For my own project, I am probably going to use a different approach that works better for my specific use case; as much as I like this bitmap-based solution, I will most likely only have one generation, maybe two, but I just want optional support for multiple generations, and intend to have a single reveal at the end. Multiple reveals is just a bonus feature that I might use and probably won't.

So my approach is to simply have a mapping genThreshold[] from Gen ID => first token id of NEXT gen. Whenever I reveal, genThreshold[currentGen] is set to _minted. _tokenGen() just loops from generation 0 to current gen, comparing the tokenId to see if it's < threshold:

function _tokenGen(uint256 tokenId) internal view returns (uint256) {
        require(_exists(tokenId), "ERC721PsiRandomSeedReveal: generation query for nonexistent token");
        // Find the generation the tokenId belongs to by checking it against genThreshold
        for (uint256 i = 0; i < currentGen; ++i) {
            if (tokenId < genThreshold[i]) {
                return i;
            }
        }
        return currentGen;
    }

So, this is O(n) with n being the number of generations we have. But it's by far the cheapest overall method if you only have one or a few generations. There's no bitmap, and there is never any mint overhead. This is pretty unusable if you have many generations, whereas the initial proposal is the opposite, fast with many.

To each use case their own solution I guess.

estarriolvetch commented 1 year ago

@reasv This idea sounds really good to me. I think this is indeed a good approach. Shifting the gas consumption from _mint() to _reveal() should give the users a more pleasant experience. We can also add administrative functions to fill _genHead if needed.

Since this can be a breaking change, I think it will be better if you can implement it as a separate extension.

Also I think the one using genThreshold can also be a separate extension. In practice, I don't think anyone will need more than 256 generations, so using uint8 array for genTHreshold can potentially save you more gas.

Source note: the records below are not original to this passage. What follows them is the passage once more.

### src/logic/stbuf_defs.svh
/* Store buffer sizing */

`ifndef STBUF_DEFS_SVH
`define STBUF_DEFS_SVH

// Store buffer
`define STBUF_ENTRIES     4
`define STBUF_LINE_BYTES  8
`define STBUF_ADDR_W      16

// Derived line geometry
`define STBUF_OFFS_W      3
`define STBUF_DATA_W      (`STBUF_LINE_BYTES * 8)
`define STBUF_LINE_W      (`STBUF_ADDR_W - `STBUF_OFFS_W)

// L1D array
`define L1D_SETS          8
`define L1D_IDX_W         3

`endif

### src/logic/stbuf_pkg.sv
/* Store buffer types */

`default_nettype none
`include "stbuf_defs.svh"

package stbuf_pkg;

  // Entry FSM
  typedef enum logic [2:0] {
    IDLE,
    RD_L1D,       // Hit check read
    RESP_L1D,
    WR_L1D,       // Write on hit
    REFILL_REQ,
    WAIT_REFILL,
    MERGE_L1D,    // Write after refill
    WAIT_FINISH
  } stbuf_state_e;

  // Array operation
  typedef enum logic [1:0] {
    READ,
    WRITE,
    REFILL
  } l1d_op_e;

  typedef struct packed {
    logic                          valid;
    logic [`STBUF_LINE_W-1:0]      line;
    logic [`STBUF_DATA_W-1:0]      data;
    logic [`STBUF_LINE_BYTES-1:0]  strb;
  } stbuf_entry_t;

endpackage

`default_nettype wire

### src/logic/l1d_req_if.sv
/* L1D request channel */

`timescale 1ns/1ps
`default_nettype none
`include "stbuf_defs.svh"

interface l1d_req_if
  import stbuf_pkg::*;
();

  // Requester side
  logic                          req;
  l1d_op_e                       op;
  logic [`STBUF_LINE_W-1:0]      line;
  logic [`STBUF_DATA_W-1:0]      wdata;
  logic [`STBUF_LINE_BYTES-1:0]  strb;

  // Array side
  logic                          gnt;    // One cycle
  logic                          hit;    // Valid with done of a read
  logic [`STBUF_DATA_W-1:0]      rdata;
  logic                          done;

  modport requester (output req, op, line, wdata, strb,
                     input  gnt, hit, rdata, done);

  modport arbiter   (input  req, op, line, wdata, strb,
                     output gnt, hit, rdata, done);

endinterface

`default_nettype wire

### src/logic/stbuf_entry.sv
/* Store buffer entry */

`timescale 1ns/1ps
`default_nettype none
`include "stbuf_defs.svh"

module stbuf_entry
  import stbuf_pkg::*;
(
  input  logic                      i_clk,
  input  logic                      i_reset_n,

  input  logic                      i_load,     // Allocate with i_entry
  input  logic                      i_merge,    // Merge i_entry bytes
  input  stbuf_entry_t              i_entry,

  input  logic                      i_ld_valid,
  input  logic [`STBUF_LINE_W-1:0]  i_ld_line,
  output logic                      o_fwd_hit,

  output stbuf_entry_t              o_entry,
  output logic                      o_ready_to_merge,

  l1d_req_if.requester              l1d
);

  stbuf_entry_t r_entry;
  stbuf_entry_t w_entry_next;
  stbuf_state_e r_state;
  stbuf_state_e w_state_next;

  always_ff @(posedge i_clk or negedge i_reset_n) begin
    if (!i_reset_n) begin
      r_state       <= IDLE;
      r_entry.valid <= 1'b0;
    end else begin
      r_state <= w_state_next;
      r_entry <= w_entry_next;
    end
  end

  always_comb begin
    w_entry_next = r_entry;
    w_state_next = r_state;

    // Younger store bytes win
    if (r_entry.valid && i_merge) begin
      for (int b = 0; b < `STBUF_LINE_BYTES; b++) begin
        if (i_entry.strb[b]) begin
          w_entry_next.strb[b]        = 1'b1;
          w_entry_next.data[b*8 +: 8] = i_entry.data[b*8 +: 8];
        end
      end
    end

    case (r_state)
      IDLE: begin
        if (i_load) begin
          w_entry_next = i_entry;
          w_state_next = RD_L1D;
        end
      end
      RD_L1D:      if (l1d.gnt)  w_state_next = RESP_L1D;
      RESP_L1D:    if (l1d.done) w_state_next = l1d.hit ? WR_L1D : REFILL_REQ;
      REFILL_REQ:  if (l1d.gnt)  w_state_next = WAIT_REFILL;
      WAIT_REFILL: if (l1d.done) w_state_next = MERGE_L1D;
      WR_L1D,
      MERGE_L1D:   if (l1d.gnt)  w_state_next = WAIT_FINISH;
      WAIT_FINISH: begin
        // Write-through reached memory
        if (l1d.done) begin
          w_state_next       = IDLE;
          w_entry_next.valid = 1'b0;
        end
      end
      default:     w_state_next = IDLE;
    endcase
  end

  // ------------------------------------------------------------------------
  // Array request
  // ------------------------------------------------------------------------
  assign l1d.req = r_entry.valid &
                   ((r_state == RD_L1D) | (r_state == WR_L1D) |
                    (r_state == REFILL_REQ) | (r_state == MERGE_L1D));

  always_comb begin
    case (r_state)
      RD_L1D:     l1d.op = READ;
      REFILL_REQ: l1d.op = REFILL;
      default:    l1d.op = WRITE;
    endcase
  end

  assign l1d.line  = r_entry.line;
  assign l1d.wdata = r_entry.data;
  assign l1d.strb  = r_entry.strb;

  // Write data is frozen from WR_L1D or MERGE_L1D on
  assign o_ready_to_merge = r_entry.valid &
                            ((r_state == RD_L1D) | (r_state == RESP_L1D) |
                             (r_state == REFILL_REQ) | (r_state == WAIT_REFILL));

  assign o_fwd_hit = r_entry.valid & i_ld_valid & (r_entry.line == i_ld_line);
  assign o_entry   = r_entry;

endmodule

`default_nettype wire

### src/flat_wrapper.sv
// flat-port wrapper written by rule: the top's interface ports become plain ports
module stbuf_entry_flat import stbuf_pkg::*;
  (i_clk, i_reset_n, i_load, i_merge, i_entry, i_ld_valid, i_ld_line, o_fwd_hit, o_entry, o_ready_to_merge, l1d_req, l1d_op, l1d_line, l1d_wdata, l1d_strb, l1d_gnt, l1d_hit, l1d_rdata, l1d_done);
  l1d_req_if l1d_i ();
  input  logic i_clk;
  input  logic i_reset_n;
  input  logic i_load;
  input  logic i_merge;
  input  stbuf_entry_t i_entry;
  input  logic i_ld_valid;
  input  logic [`STBUF_LINE_W-1:0] i_ld_line;
  output logic o_fwd_hit;
  output stbuf_entry_t o_entry;
  output logic o_ready_to_merge;
  output wire logic [$bits(l1d_i.req)-1:0] l1d_req;
  output wire logic [$bits(l1d_i.op)-1:0] l1d_op;
  output wire logic [$bits(l1d_i.line)-1:0] l1d_line;
  output wire logic [$bits(l1d_i.wdata)-1:0] l1d_wdata;
  output wire logic [$bits(l1d_i.strb)-1:0] l1d_strb;
  input wire logic [$bits(l1d_i.gnt)-1:0] l1d_gnt;
  input wire logic [$bits(l1d_i.hit)-1:0] l1d_hit;
  input wire logic [$bits(l1d_i.rdata)-1:0] l1d_rdata;
  input wire logic [$bits(l1d_i.done)-1:0] l1d_done;
  assign l1d_req = l1d_i.req;
  assign l1d_op = l1d_i.op;
  assign l1d_line = l1d_i.line;
  assign l1d_wdata = l1d_i.wdata;
  assign l1d_strb = l1d_i.strb;
  assign l1d_i.gnt = l1d_gnt;
  assign l1d_i.hit = l1d_hit;
  assign l1d_i.rdata = l1d_rdata;
  assign l1d_i.done = l1d_done;
  stbuf_entry u_core (.i_clk(i_clk), .i_reset_n(i_reset_n), .i_load(i_load), .i_merge(i_merge), .i_entry(i_entry), .i_ld_valid(i_ld_valid), .i_ld_line(i_ld_line), .o_fwd_hit(o_fwd_hit), .o_entry(o_entry), .o_ready_to_merge(o_ready_to_merge), .l1d(l1d_i));
endmodule
===== src/logic/stbuf_defs.svh =====
/* Store buffer sizing */

`ifndef STBUF_DEFS_SVH
`define STBUF_DEFS_SVH

// Store buffer
`define STBUF_ENTRIES     4
`define STBUF_LINE_BYTES  8
`define STBUF_ADDR_W      16

// Derived line geometry
`define STBUF_OFFS_W      3
`define STBUF_DATA_W      (`STBUF_LINE_BYTES * 8)
`define STBUF_LINE_W      (`STBUF_ADDR_W - `STBUF_OFFS_W)

// L1D array
`define L1D_SETS          8
`define L1D_IDX_W         3

`endif


===== src/logic/stbuf_pkg.sv =====
/* Store buffer types */

`default_nettype none
`include "stbuf_defs.svh"

package stbuf_pkg;

  // Entry FSM
  typedef enum logic [2:0] {
    IDLE,
    RD_L1D,       // Hit check read
    RESP_L1D,
    WR_L1D,       // Write on hit
    REFILL_REQ,
    WAIT_REFILL,
    MERGE_L1D,    // Write after refill
    WAIT_FINISH
  } stbuf_state_e;

  // Array operation
  typedef enum logic [1:0] {
    READ,
    WRITE,
    REFILL
  } l1d_op_e;

  typedef struct packed {
    logic                          valid;
    logic [`STBUF_LINE_W-1:0]      line;
    logic [`STBUF_DATA_W-1:0]      data;
    logic [`STBUF_LINE_BYTES-1:0]  strb;
  } stbuf_entry_t;

endpackage

`default_nettype wire


===== src/logic/l1d_req_if.sv =====
/* L1D request channel */

`timescale 1ns/1ps
`default_nettype none
`include "stbuf_defs.svh"

interface l1d_req_if
  import stbuf_pkg::*;
();

  // Requester side
  logic                          req;
  l1d_op_e                       op;
  logic [`STBUF_LINE_W-1:0]      line;
  logic [`STBUF_DATA_W-1:0]      wdata;
  logic [`STBUF_LINE_BYTES-1:0]  strb;

  // Array side
  logic                          gnt;    // One cycle
  logic                          hit;    // Valid with done of a read
  logic [`STBUF_DATA_W-1:0]      rdata;
  logic                          done;

  modport requester (output req, op, line, wdata, strb,
                     input  gnt, hit, rdata, done);

  modport arbiter   (input  req, op, line, wdata, strb,
                     output gnt, hit, rdata, done);

endinterface

`default_nettype wire


===== src/logic/l1d_array.sv =====
/* Direct-mapped L1D with APB master */

`timescale 1ns/1ps
`default_nettype none
`include "stbuf_defs.svh"

module l1d_array
  import stbuf_pkg::*;
(
  input  logic                          i_clk,
  input  logic                          i_reset_n,

  l1d_req_if.arbiter                    req,

  output logic                          o_psel,
  output logic                          o_penable,
  output logic                          o_pwrite,
  output logic [`STBUF_ADDR_W-1:0]      o_paddr,
  output logic [`STBUF_DATA_W-1:0]      o_pwdata,
  output logic [`STBUF_LINE_BYTES-1:0]  o_pstrb,
  input  logic                          i_pready,
  input  logic [`STBUF_DATA_W-1:0]      i_prdata
);

  localparam int SETS  = `L1D_SETS;
  localparam int IDX_W = `L1D_IDX_W;
  localparam int TAG_W = `STBUF_LINE_W - IDX_W;

  typedef enum logic [1:0] {
    ARR_IDLE,
    ARR_RD_RESP,
    ARR_SETUP,    // APB setup phase
    ARR_ACCESS
  } arr_state_e;

  arr_state_e                    r_state;
  l1d_op_e                       r_op;
  logic [`STBUF_LINE_W-1:0]      r_line;
  logic [`STBUF_DATA_W-1:0]      r_wdata;
  logic [`STBUF_LINE_BYTES-1:0]  r_strb;
  logic                          r_hit;
  logic [`STBUF_DATA_W-1:0]      r_rdata;

  logic [SETS-1:0]               r_valid;
  logic [TAG_W-1:0]              r_tag  [SETS];
  logic [`STBUF_DATA_W-1:0]      r_data [SETS];

  logic [IDX_W-1:0]  w_idx;
  logic [TAG_W-1:0]  w_tag;
  logic              w_hit;
  logic              w_wr_hit;
  logic              w_fill;

  assign w_idx    = req.line[IDX_W-1:0];
  assign w_tag    = req.line[`STBUF_LINE_W-1:IDX_W];
  assign w_hit    = r_valid[w_idx] & (r_tag[w_idx] == w_tag);
  assign w_wr_hit = req.gnt & (req.op == WRITE) & w_hit;
  assign w_fill   = (r_state == ARR_ACCESS) & i_pready & (r_op == REFILL);

  assign req.gnt   = req.req & (r_state == ARR_IDLE);
  assign req.done  = (r_state == ARR_RD_RESP) | ((r_state == ARR_ACCESS) & i_pready);
  assign req.hit   = r_hit;
  assign req.rdata = r_rdata;

  always_ff @(posedge i_clk or negedge i_reset_n) begin
    if (!i_reset_n) begin
      r_state <= ARR_IDLE;
      r_op    <= READ;
      r_valid <= '0;
    end else begin
      case (r_state)
        ARR_IDLE: begin
          if (req.gnt) begin
            r_op    <= req.op;
            r_state <= (req.op == READ) ? ARR_RD_RESP : ARR_SETUP;
          end
        end
        ARR_RD_RESP: r_state <= ARR_IDLE;
        ARR_SETUP:   r_state <= ARR_ACCESS;
        ARR_ACCESS:  if (i_pready) r_state <= ARR_IDLE;   // Wait states
        default:     r_state <= ARR_IDLE;
      endcase
      if (w_fill) begin
        r_valid[r_line[IDX_W-1:0]] <= 1'b1;
      end
    end
  end

  // Request capture and line storage
  always_ff @(posedge i_clk) begin
    if (req.gnt) begin
      r_line  <= req.line;
      r_wdata <= req.wdata;
      r_strb  <= req.strb;
      r_hit   <= (req.op == READ) & w_hit;
      r_rdata <= r_data[w_idx];
    end
    if (w_wr_hit) begin
      for (int b = 0; b < `STBUF_LINE_BYTES; b++) begin
        if (req.strb[b]) begin
          r_data[w_idx][b*8 +: 8] <= req.wdata[b*8 +: 8];
        end
      end
    end
    if (w_fill) begin
      r_data[r_line[IDX_W-1:0]] <= i_prdata;
      r_tag[r_line[IDX_W-1:0]]  <= r_line[`STBUF_LINE_W-1:IDX_W];
    end
  end

  // ------------------------------------------------------------------------
  // APB master
  // ------------------------------------------------------------------------
  assign o_psel    = (r_state == ARR_SETUP) | (r_state == ARR_ACCESS);
  assign o_penable = (r_state == ARR_ACCESS);
  assign o_pwrite  = (r_op == WRITE);
  assign o_paddr   = {r_line, {`STBUF_OFFS_W{1'b0}}};
  assign o_pwdata  = r_wdata;
  assign o_pstrb   = (r_op == WRITE) ? r_strb : '0;   // Reads carry no strobes

endmodule

`default_nettype wire


===== src/flat_wrapper.sv =====
// flat-port wrapper written by rule: the top's interface ports become plain ports
module l1d_array_flat import stbuf_pkg::*;
  (i_clk, i_reset_n, o_psel, o_penable, o_pwrite, o_paddr, o_pwdata, o_pstrb, i_pready, i_prdata, req_req, req_op, req_line, req_wdata, req_strb, req_gnt, req_hit, req_rdata, req_done);
  l1d_req_if req_i ();
  input  logic i_clk;
  input  logic i_reset_n;
  output logic o_psel;
  output logic o_penable;
  output logic o_pwrite;
  output logic [`STBUF_ADDR_W-1:0] o_paddr;
  output logic [`STBUF_DATA_W-1:0] o_pwdata;
  output logic [`STBUF_LINE_BYTES-1:0] o_pstrb;
  input  logic i_pready;
  input  logic [`STBUF_DATA_W-1:0] i_prdata;
  input wire logic [$bits(req_i.req)-1:0] req_req;
  input wire logic [$bits(req_i.op)-1:0] req_op;
  input wire logic [$bits(req_i.line)-1:0] req_line;
  input wire logic [$bits(req_i.wdata)-1:0] req_wdata;
  input wire logic [$bits(req_i.strb)-1:0] req_strb;
  output wire logic [$bits(req_i.gnt)-1:0] req_gnt;
  output wire logic [$bits(req_i.hit)-1:0] req_hit;
  output wire logic [$bits(req_i.rdata)-1:0] req_rdata;
  output wire logic [$bits(req_i.done)-1:0] req_done;
  assign req_i.req = req_req;
  assign req_i.op = req_op;
  assign req_i.line = req_line;
  assign req_i.wdata = req_wdata;
  assign req_i.strb = req_strb;
  assign req_gnt = req_i.gnt;
  assign req_hit = req_i.hit;
  assign req_rdata = req_i.rdata;
  assign req_done = req_i.done;
  l1d_array u_core (.i_clk(i_clk), .i_reset_n(i_reset_n), .req(req_i), .o_psel(o_psel), .o_penable(o_penable), .o_pwrite(o_pwrite), .o_paddr(o_paddr), .o_pwdata(o_pwdata), .o_pstrb(o_pstrb), .i_pready(i_pready), .i_prdata(i_prdata));
endmodule
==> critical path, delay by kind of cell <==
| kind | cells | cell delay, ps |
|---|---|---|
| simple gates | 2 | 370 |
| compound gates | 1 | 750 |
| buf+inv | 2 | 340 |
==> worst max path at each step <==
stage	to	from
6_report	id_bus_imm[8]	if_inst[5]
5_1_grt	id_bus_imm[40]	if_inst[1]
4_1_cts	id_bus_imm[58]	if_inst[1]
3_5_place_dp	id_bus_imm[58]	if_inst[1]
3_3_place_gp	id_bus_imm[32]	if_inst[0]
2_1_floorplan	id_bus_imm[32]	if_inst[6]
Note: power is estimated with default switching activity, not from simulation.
$ cat src/rv_config.svh
`ifndef RV_CONFIG_SVH
`define RV_CONFIG_SVH

////////////////////////////////////////////////////////////
// Core widths and reset vector
////////////////////////////////////////////////////////////

`define XLEN     64     // Data and address width.
`define INST_W   32     // Instruction word width.
`define RESET_PC 64'h0  // First fetch address.

`endif

$ cat src/rv_pkg.sv
package rv_pkg;

	////////////////////////////////////////////////////////////
	// Instruction formats
	////////////////////////////////////////////////////////////

	typedef struct packed {
		logic [6:0] funct7;
		logic [4:0] rs2;
		logic [4:0] rs1;
		logic [2:0] funct3;
		logic [4:0] rd;
		logic [6:0] opcode;
	} r_fmt_t;

	typedef struct packed {
		logic [11:0] imm12;
		logic [4:0]  rs1;
		logic [2:0]  funct3;
		logic [4:0]  rd;
		logic [6:0]  opcode;
	} i_fmt_t;

	typedef struct packed {
		logic       imm12;
		logic [5:0] imm10_5;
		logic [4:0] rs2;
		logic [4:0] rs1;
		logic [2:0] funct3;
		logic [3:0] imm4_1;
		logic       imm11;
		logic [6:0] opcode;
	} b_fmt_t;

	typedef struct packed {
		logic [19:0] imm20;
		logic [4:0]  rd;
		logic [6:0]  opcode;
	} u_fmt_t;

	typedef struct packed {
		logic       imm20;
		logic [9:0] imm10_1;
		logic       imm11;
		logic [7:0] imm19_12;
		logic [4:0] rd;
		logic [6:0] opcode;
	} j_fmt_t;

	// One fetched word, read through whichever view the opcode calls for.
	typedef union packed {
		r_fmt_t r_fmt;
		i_fmt_t i_fmt;
		b_fmt_t b_fmt;
		u_fmt_t u_fmt;
		j_fmt_t j_fmt;
	} inst_u;

	////////////////////////////////////////////////////////////
	// Control encodings
	////////////////////////////////////////////////////////////

	typedef enum logic [3:0] {
		alu_zero, alu_add, alu_sub, alu_and, alu_or, alu_xor,
		alu_sll, alu_srl, alu_sra, alu_slt, alu_sltu, alu_pass_b
	} alu_op_e;

	typedef enum logic {op1_rs1, op1_pc} op1_src_e;

	typedef enum logic [1:0] {op2_rs2, op2_imm, op2_four} op2_src_e;

	typedef enum logic [1:0] {
		stall_next = 2'b00,  // Load the decoded bundle.
		stall_zero = 2'b10   // Load a bubble.
	} stall_e;

endpackage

With corresponding test cases, I will be happy to merge your PR! Also, looking forward to see what you will build with ERC721Psi!!!

reasv commented 1 year ago

Thanks, I'm glad we're on the same page regarding this. And yes, you're right, they probably should be separate extensions. It seems the mock for tests breaks on this version anyways, I didn't expect to merge the PR in its current form.

I'll look into writing tests for these alternative versions in the next week as soon as I have time. I'll have to write tests for the version I chose to use internally anyways.

using uint8 array for genThreshold can potentially save you more gas. Does it? I'm not sure, in most cases EVM uses 256 bit words internally and uint8 ends up costing a bit more due to checks, the only situation where I'm aware it saves costs is when packing it in an array.

estarriolvetch commented 1 year ago

Awesome!

Regarding using uint8, you are correct evm ues 256 bit words, so the cost will sightly increase if you only have one generation. However, if you have more than 1 generation, you will be benefit from reading from the same storage slot, as uint8 numbers are packed in a compact form.

After the Berlin update, reading the same storage slot in a single tx will cost only 100 more gas.

In my opinion, the downside of using unit8 is negligible, but it can potentially saves a lot if you have a few generations.

estarriolvetch commented 1 year ago

Also, you may consider using fixed array instead of dynamic array to save more.